## Instructions to follow
The required answer is a copy of each line in the entries below that includes "internal".

____ Records provided

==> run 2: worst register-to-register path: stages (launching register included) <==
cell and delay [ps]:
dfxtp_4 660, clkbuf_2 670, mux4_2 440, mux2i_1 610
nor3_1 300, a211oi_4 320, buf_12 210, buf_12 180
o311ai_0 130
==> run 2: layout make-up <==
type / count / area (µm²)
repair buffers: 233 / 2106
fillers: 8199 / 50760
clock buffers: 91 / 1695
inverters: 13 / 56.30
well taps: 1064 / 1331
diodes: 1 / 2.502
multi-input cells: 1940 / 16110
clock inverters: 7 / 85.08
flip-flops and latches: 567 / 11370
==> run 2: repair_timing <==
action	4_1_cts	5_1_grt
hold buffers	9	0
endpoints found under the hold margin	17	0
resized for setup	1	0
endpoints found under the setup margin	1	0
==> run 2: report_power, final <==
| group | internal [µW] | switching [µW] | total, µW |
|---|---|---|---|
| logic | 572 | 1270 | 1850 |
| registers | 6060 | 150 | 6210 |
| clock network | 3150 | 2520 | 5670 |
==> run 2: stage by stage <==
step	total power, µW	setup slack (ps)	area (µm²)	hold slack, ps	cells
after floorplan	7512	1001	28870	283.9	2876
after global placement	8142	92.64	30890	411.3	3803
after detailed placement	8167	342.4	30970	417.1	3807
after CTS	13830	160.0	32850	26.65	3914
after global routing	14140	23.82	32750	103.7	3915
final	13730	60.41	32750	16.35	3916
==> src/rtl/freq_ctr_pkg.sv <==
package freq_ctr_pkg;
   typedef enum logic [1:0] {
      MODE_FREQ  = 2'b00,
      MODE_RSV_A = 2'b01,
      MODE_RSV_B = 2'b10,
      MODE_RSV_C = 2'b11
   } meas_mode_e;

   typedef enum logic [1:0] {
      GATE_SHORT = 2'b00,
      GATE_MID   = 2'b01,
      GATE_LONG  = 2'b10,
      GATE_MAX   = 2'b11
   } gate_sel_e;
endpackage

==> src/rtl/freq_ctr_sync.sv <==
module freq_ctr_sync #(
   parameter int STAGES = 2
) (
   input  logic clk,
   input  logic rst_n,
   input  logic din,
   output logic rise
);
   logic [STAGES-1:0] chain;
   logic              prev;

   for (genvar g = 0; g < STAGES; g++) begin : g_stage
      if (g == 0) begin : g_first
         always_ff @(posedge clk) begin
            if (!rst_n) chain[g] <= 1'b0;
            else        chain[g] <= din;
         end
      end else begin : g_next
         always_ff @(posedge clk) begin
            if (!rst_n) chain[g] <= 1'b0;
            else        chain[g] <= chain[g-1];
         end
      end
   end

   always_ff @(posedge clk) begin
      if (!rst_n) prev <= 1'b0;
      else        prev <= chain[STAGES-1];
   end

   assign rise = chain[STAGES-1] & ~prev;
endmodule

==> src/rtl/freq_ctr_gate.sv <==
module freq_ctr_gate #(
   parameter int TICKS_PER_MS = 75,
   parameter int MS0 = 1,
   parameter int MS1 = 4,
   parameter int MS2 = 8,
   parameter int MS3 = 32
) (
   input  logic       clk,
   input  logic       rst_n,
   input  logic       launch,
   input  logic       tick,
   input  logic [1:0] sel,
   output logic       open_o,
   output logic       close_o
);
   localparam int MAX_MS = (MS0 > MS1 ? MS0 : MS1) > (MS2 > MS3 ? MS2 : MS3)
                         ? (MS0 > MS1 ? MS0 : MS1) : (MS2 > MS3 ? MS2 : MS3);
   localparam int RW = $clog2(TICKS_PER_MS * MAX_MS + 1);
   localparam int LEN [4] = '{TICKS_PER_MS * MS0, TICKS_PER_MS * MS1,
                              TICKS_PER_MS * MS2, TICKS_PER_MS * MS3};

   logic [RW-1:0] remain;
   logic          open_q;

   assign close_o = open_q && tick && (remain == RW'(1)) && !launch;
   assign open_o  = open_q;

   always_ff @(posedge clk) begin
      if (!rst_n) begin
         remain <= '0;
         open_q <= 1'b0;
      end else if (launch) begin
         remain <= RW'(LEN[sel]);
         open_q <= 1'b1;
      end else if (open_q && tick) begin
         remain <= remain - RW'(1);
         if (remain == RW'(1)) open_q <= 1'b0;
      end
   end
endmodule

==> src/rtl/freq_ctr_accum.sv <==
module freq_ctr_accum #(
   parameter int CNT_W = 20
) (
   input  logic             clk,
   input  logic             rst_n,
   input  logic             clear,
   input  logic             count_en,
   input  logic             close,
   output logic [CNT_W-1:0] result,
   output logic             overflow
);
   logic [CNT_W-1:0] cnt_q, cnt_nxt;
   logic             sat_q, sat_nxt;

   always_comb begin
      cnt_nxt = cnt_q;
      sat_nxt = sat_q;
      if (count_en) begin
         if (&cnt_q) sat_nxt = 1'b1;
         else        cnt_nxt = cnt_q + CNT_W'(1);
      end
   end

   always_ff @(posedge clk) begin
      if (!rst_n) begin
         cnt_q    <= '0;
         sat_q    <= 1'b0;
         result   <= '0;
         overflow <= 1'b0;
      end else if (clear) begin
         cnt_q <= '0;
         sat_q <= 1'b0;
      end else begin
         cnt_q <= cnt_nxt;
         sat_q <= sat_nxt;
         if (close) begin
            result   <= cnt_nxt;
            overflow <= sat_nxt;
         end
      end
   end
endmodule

________
____ Records provided

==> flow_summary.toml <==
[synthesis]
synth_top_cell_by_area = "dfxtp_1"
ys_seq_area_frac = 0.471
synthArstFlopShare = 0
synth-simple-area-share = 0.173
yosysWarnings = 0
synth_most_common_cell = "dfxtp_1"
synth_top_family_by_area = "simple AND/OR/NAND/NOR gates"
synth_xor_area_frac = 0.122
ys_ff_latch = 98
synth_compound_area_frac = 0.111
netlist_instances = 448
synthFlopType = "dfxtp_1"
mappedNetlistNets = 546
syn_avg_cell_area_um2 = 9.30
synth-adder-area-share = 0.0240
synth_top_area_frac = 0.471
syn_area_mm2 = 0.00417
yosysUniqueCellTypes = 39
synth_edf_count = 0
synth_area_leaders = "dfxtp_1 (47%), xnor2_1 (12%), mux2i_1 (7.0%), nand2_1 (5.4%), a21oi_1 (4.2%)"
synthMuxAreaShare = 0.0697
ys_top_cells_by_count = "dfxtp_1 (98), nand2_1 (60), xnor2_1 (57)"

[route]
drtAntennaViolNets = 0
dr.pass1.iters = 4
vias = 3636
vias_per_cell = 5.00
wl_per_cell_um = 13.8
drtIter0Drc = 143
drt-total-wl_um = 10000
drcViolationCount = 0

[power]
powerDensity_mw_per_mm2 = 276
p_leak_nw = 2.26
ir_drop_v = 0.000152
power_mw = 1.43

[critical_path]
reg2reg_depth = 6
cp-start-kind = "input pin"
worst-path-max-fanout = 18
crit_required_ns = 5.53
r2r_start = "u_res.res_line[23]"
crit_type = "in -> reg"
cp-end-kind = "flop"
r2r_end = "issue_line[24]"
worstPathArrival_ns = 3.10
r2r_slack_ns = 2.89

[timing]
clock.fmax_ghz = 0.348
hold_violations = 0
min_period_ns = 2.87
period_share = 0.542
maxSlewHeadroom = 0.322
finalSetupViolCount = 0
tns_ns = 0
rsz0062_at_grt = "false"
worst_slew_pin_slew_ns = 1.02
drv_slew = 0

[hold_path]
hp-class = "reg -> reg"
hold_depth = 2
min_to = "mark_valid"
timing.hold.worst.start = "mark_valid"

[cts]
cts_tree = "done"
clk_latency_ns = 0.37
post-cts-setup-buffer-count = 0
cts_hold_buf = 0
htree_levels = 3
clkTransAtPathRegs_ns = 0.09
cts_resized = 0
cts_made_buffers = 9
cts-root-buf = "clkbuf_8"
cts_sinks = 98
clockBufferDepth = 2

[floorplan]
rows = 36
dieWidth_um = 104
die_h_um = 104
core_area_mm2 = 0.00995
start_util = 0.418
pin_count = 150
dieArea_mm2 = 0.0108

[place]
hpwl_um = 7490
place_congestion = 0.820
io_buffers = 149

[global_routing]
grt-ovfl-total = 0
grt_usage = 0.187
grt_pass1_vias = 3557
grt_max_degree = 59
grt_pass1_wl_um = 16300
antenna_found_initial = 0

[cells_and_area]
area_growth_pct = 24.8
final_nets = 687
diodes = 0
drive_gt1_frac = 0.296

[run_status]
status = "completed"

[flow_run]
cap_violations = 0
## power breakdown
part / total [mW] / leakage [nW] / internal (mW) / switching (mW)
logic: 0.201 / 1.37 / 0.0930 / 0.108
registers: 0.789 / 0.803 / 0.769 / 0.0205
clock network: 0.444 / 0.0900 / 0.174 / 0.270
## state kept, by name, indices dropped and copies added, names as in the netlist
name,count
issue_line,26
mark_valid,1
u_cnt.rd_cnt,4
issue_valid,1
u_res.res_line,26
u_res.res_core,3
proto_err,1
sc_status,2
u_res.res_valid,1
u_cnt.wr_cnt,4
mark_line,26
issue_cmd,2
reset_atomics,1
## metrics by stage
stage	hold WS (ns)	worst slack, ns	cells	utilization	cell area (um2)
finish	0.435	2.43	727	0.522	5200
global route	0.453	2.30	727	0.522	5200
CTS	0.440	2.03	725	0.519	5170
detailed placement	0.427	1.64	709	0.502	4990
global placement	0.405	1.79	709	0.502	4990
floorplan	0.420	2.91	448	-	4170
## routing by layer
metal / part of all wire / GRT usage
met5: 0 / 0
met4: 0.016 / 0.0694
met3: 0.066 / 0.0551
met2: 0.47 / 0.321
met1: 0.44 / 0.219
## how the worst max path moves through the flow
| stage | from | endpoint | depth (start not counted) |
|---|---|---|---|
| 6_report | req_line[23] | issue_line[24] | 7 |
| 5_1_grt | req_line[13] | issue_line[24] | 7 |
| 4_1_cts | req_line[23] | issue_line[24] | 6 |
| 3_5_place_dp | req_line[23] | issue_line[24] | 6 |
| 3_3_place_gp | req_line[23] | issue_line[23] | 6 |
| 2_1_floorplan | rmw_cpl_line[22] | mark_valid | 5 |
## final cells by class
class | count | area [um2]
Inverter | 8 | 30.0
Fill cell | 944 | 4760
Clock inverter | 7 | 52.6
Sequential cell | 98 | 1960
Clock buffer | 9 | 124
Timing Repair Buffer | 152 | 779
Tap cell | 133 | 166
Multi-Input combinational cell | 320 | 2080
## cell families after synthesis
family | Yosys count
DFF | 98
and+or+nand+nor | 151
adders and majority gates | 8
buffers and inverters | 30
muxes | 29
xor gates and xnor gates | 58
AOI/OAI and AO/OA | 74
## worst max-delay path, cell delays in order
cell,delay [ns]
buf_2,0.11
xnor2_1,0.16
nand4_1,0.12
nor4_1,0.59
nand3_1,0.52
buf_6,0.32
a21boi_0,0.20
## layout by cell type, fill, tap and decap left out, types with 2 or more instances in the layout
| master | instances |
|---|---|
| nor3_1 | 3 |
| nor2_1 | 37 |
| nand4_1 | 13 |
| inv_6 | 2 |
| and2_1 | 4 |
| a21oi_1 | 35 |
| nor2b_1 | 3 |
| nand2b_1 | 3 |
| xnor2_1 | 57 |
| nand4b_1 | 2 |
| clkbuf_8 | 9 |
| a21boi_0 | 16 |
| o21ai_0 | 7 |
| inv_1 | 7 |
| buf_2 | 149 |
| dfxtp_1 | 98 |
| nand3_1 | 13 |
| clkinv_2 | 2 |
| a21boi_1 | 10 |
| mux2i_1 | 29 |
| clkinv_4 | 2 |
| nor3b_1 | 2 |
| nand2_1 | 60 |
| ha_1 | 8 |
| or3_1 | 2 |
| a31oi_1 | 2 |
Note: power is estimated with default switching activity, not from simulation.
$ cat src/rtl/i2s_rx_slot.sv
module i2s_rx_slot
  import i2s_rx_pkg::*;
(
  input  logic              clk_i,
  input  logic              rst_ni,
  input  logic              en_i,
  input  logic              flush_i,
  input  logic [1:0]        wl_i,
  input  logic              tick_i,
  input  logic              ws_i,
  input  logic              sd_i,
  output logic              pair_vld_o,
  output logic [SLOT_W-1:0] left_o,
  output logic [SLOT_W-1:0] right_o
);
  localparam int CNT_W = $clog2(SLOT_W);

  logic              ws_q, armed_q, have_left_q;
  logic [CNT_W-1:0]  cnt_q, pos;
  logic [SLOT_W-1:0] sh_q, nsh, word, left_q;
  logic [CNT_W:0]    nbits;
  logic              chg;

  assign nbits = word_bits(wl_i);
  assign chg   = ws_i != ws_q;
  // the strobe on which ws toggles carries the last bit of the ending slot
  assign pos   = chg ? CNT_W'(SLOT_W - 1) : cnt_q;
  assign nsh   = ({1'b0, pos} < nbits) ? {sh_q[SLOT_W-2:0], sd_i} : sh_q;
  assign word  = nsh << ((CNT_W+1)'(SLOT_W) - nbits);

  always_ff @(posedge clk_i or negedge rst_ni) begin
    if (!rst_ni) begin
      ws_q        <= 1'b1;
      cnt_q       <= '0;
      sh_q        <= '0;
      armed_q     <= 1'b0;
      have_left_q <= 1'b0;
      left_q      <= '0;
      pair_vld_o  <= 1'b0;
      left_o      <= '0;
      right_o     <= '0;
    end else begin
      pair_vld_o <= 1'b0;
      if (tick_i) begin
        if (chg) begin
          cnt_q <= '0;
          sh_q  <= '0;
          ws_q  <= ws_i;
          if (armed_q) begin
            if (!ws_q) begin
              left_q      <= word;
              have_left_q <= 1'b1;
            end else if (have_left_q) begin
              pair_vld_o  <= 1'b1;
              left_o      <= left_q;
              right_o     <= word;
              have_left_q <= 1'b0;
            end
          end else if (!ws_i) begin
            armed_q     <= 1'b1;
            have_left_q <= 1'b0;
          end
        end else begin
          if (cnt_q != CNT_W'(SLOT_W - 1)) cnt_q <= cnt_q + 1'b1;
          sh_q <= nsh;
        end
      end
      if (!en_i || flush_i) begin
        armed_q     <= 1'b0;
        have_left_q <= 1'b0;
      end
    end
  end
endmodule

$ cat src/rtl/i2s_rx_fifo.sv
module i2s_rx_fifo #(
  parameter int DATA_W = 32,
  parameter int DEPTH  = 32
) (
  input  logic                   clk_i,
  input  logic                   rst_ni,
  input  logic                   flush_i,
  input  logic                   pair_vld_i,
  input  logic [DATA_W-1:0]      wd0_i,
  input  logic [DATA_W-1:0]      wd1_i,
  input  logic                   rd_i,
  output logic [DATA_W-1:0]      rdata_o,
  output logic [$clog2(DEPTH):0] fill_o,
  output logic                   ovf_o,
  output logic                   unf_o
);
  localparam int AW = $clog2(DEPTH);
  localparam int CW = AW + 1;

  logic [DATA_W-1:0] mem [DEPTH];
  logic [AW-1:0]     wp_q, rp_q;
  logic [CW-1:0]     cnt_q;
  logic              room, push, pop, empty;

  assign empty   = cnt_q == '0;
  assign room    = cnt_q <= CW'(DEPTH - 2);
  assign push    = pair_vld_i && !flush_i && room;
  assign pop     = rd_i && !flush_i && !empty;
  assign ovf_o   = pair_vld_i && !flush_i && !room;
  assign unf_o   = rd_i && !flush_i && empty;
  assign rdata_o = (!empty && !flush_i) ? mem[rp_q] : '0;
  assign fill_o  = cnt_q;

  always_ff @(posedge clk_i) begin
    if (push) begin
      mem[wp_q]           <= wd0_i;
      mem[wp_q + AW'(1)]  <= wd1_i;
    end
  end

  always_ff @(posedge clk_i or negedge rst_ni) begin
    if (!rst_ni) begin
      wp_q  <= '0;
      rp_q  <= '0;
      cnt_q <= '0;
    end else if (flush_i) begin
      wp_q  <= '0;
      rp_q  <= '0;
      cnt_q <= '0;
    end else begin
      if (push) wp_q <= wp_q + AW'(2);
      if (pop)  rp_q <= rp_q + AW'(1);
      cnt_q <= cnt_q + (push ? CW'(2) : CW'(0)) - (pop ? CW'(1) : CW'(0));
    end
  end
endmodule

________

## Answer to the exercise
| group | internal [µW] | switching [µW] | total, µW |
part / total [mW] / leakage [nW] / internal (mW) / switching (mW)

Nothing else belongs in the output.